Every line below that holds the string "with" should be copied.

PROVIDED INFORMATION
= = =

==> config.mk <==
export PLATFORM = sky130hd
export DESIGN_NAME = menu_nav_fsm
export DESIGN_NICKNAME = d
export VERILOG_FILES = /design/src/rtl/menu_nav_fsm.sv
export SDC_FILE = /design/constraint.sdc
export NUM_CORES = 1
export LEC_CHECK = 0
export ABC_CLOCK_PERIOD_IN_PS = 1500
export BUFFER_PORTS_ARGS = -buffer_cell sky130_fd_sc_hd__buf_2
export CAP_MARGIN = 20
export CELL_PAD_IN_SITES_DETAIL_PLACEMENT = 0
export CELL_PAD_IN_SITES_GLOBAL_PLACEMENT = 1
export CORE_UTILIZATION = 34
export DETAILED_ROUTE_END_ITERATION = 8
export GPL_ROUTABILITY_DRIVEN = 0
export PLACE_DENSITY = 0.72
export SLEW_MARGIN = 0
export SYNTH_ARGS = -nofsm -noshare
export SYNTH_HDL_FRONTEND = slang
export SYNTH_SLANG_ARGS = --single-unit
==> constraint.sdc <==
create_clock -name sys_clk -period 1.5 [get_ports sys_clk]
set_input_delay 0.225 -clock sys_clk [delete_from_list [all_inputs] [get_ports sys_clk]]
set_output_delay 0.225 -clock sys_clk [all_outputs]
set_load 0.02 [all_outputs]
==> src/rtl/menu_nav_fsm.sv <==
// Menu controller: up/down navigation with wrap-around and optional auto-repeat.
// Right enters a game or the terminal EXIT entry; left or game_done returns to the menu.
module menu_nav_fsm #(
  parameter int N_ITEMS       = 3,
  parameter int EXIT_LAST     = 1,
  parameter int RETURN_TO_SEL = 1,
  parameter int REPEAT_DLY    = 0,
  parameter int REPEAT_PER    = 1,
  localparam int IDX_W        = $clog2(N_ITEMS)
) (
  input  logic               sys_clk,
  input  logic               sys_rst_n,
  input  logic               btn_up,
  input  logic               btn_down,
  input  logic               btn_left,
  input  logic               btn_right,
  input  logic               game_done,
  output logic [IDX_W-1:0]   menu_idx,
  output logic               in_game,
  output logic               halted,
  output logic [N_ITEMS-1:0] game_sel,
  output logic               enter_pulse,
  output logic [IDX_W+1:0]   state_output
);

  localparam int CNT_MAX = (REPEAT_DLY > REPEAT_PER) ? REPEAT_DLY : REPEAT_PER;
  localparam int CNT_W   = $clog2(CNT_MAX + 1);
  localparam logic [IDX_W-1:0] LAST_IDX = IDX_W'(N_ITEMS - 1);
  localparam logic [CNT_W:0]   DLY_C    = (CNT_W+1)'(REPEAT_DLY);
  localparam logic [CNT_W:0]   PER_C    = (CNT_W+1)'(REPEAT_PER);

  typedef enum logic [1:0] {S_MENU, S_GAME, S_HALT} state_t;

  state_t             state_q, state_d;
  logic [IDX_W-1:0]   idx_q, idx_d;
  logic [N_ITEMS-1:0] game_sel_q, game_sel_d;
  logic               enter_q, enter_d;
  logic               in_game_q, in_game_d;
  logic               halted_q, halted_d;
  logic               up_q, down_q, left_q, right_q;
  logic [CNT_W-1:0]   cnt_q, cnt_d;
  logic               rphase_q, rphase_d;

  logic               evt_up, evt_down, evt_left, evt_right;
  logic               rep_up, rep_down, act_up, act_down;
  logic [CNT_W:0]     cnt_inc, thr;

  assign evt_up    = btn_up    & ~up_q;
  assign evt_down  = btn_down  & ~down_q;
  assign evt_left  = btn_left  & ~left_q;
  assign evt_right = btn_right & ~right_q;

  always_ff @(posedge sys_clk or negedge sys_rst_n) begin
    if (!sys_rst_n) begin
      state_q    <= S_MENU;
      idx_q      <= '0;
      game_sel_q <= '0;
      enter_q    <= 1'b0;
      in_game_q  <= 1'b0;
      halted_q   <= 1'b0;
      up_q       <= 1'b0;
      down_q     <= 1'b0;
      left_q     <= 1'b0;
      right_q    <= 1'b0;
      cnt_q      <= '0;
      rphase_q   <= 1'b0;
    end else begin
      state_q    <= state_d;
      idx_q      <= idx_d;
      game_sel_q <= game_sel_d;
      enter_q    <= enter_d;
      in_game_q  <= in_game_d;
      halted_q   <= halted_d;
      up_q       <= btn_up;
      down_q     <= btn_down;
      left_q     <= btn_left;
      right_q    <= btn_right;
      cnt_q      <= cnt_d;
      rphase_q   <= rphase_d;
    end
  end

  always_comb begin
    state_d    = state_q;
    idx_d      = idx_q;
    game_sel_d = game_sel_q;
    enter_d    = 1'b0;
    cnt_d      = '0;
    rphase_d   = 1'b0;
    rep_up     = 1'b0;
    rep_down   = 1'b0;
    act_up     = 1'b0;
    act_down   = 1'b0;
    cnt_inc    = {1'b0, cnt_q} + 1'b1;
    thr        = rphase_q ? PER_C : DLY_C;

    case (state_q)
      S_MENU: begin
        // Repeat runs only while exactly one direction is held with no fresh edge.
        if (REPEAT_DLY > 0 && !evt_up && !evt_down && (btn_up != btn_down)) begin
          if (cnt_inc >= thr) begin
            rep_up   = btn_up;
            rep_down = btn_down;
            rphase_d = 1'b1;
          end else begin
            cnt_d    = cnt_inc[CNT_W-1:0];
            rphase_d = rphase_q;
          end
        end
        act_down = (evt_down & ~evt_up) | rep_down;
        act_up   = (evt_up & ~evt_down) | rep_up;

        if (evt_up && evt_down) begin
          idx_d = idx_q;
        end else if (act_down) begin
          idx_d = (idx_q == LAST_IDX) ? '0 : idx_q + 1'b1;
        end else if (act_up) begin
          idx_d = (idx_q == '0) ? LAST_IDX : idx_q - 1'b1;
        end else if (evt_right) begin
          cnt_d    = '0;
          rphase_d = 1'b0;
          if (EXIT_LAST != 0 && idx_q == LAST_IDX) begin
            state_d = S_HALT;
          end else begin
            state_d    = S_GAME;
            game_sel_d = N_ITEMS'(1) << idx_q;
            enter_d    = 1'b1;
          end
        end
      end
      S_GAME: begin
        if (game_done || evt_left) begin
          state_d    = S_MENU;
          game_sel_d = '0;
          if (RETURN_TO_SEL == 0) idx_d = '0;
        end
      end
      default: begin
        state_d    = S_HALT;
        game_sel_d = '0;
      end
    endcase

    in_game_d = (state_d == S_GAME);
    halted_d  = (state_d == S_HALT);
  end

  assign menu_idx     = idx_q;
  assign in_game      = in_game_q;
  assign halted       = halted_q;
  assign game_sel     = game_sel_q;
  assign enter_pulse  = enter_q;
  assign state_output = {halted_q, in_game_q, idx_q};

endmodule
[config.mk]
export PLATFORM = sky130hd
export DESIGN_NAME = iterative_multiplier
export DESIGN_NICKNAME = d
export VERILOG_FILES = /design/src/rtl/iterative_multiplier.sv
export SDC_FILE = /design/constraint.sdc
export NUM_CORES = 1
export LEC_CHECK = 0
export BUFFER_PORTS_ARGS = -buffer_cell sky130_fd_sc_hd__buf_4
export CORE_MARGIN = 3
export CORE_UTILIZATION = 55
export CTS_CLUSTER_DIAMETER = 150
export CTS_CLUSTER_SIZE = 14
export DETAILED_ROUTE_END_ITERATION = 6
export GPL_ROUTABILITY_DRIVEN = 0
export PLACE_DENSITY = 0.75
export SYNTH_ARGS = -nofsm -noshare
export SYNTH_HDL_FRONTEND = slang
export SYNTH_SLANG_ARGS = --single-unit
[constraint.sdc]
create_clock -name clk -period 4 [get_ports clk]
set_input_delay 0.6 -clock clk [delete_from_list [all_inputs] [get_ports clk]]
set_output_delay 0.6 -clock clk [all_outputs]
set_load 0.02 [all_outputs]
**config.mk**
```make
export PLATFORM = sky130hd
export DESIGN_NAME = led_arbiter
export DESIGN_NICKNAME = d
export VERILOG_FILES = /design/src/rtl/led_arbiter.sv
export SDC_FILE = /design/constraint.sdc
export NUM_CORES = 1
export LEC_CHECK = 0
export BUFFER_PORTS_ARGS = -buffer_cell sky130_fd_sc_hd__buf_4
export CORE_MARGIN = 2
export CORE_UTILIZATION = 55
export DETAILED_ROUTE_END_ITERATION = 10
export GPL_ROUTABILITY_DRIVEN = 0
export PLACE_DENSITY = 0.8
export SLEW_MARGIN = 20
export SYNTH_ARGS = -nofsm -noshare
export SYNTH_HDL_FRONTEND = slang
export SYNTH_SLANG_ARGS = --single-unit
```
**constraint.sdc**
```tcl
create_clock -name clk -period 3.65 [get_ports clk]
set_input_delay 0.5475 -clock clk [delete_from_list [all_inputs] [get_ports clk]]
set_output_delay 0.5475 -clock clk [all_outputs]
set_load 0.05 [all_outputs]
```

= = =

COMPLETED TASK
// Menu controller: up/down navigation with wrap-around and optional auto-repeat.
        // Repeat runs only while exactly one direction is held with no fresh edge.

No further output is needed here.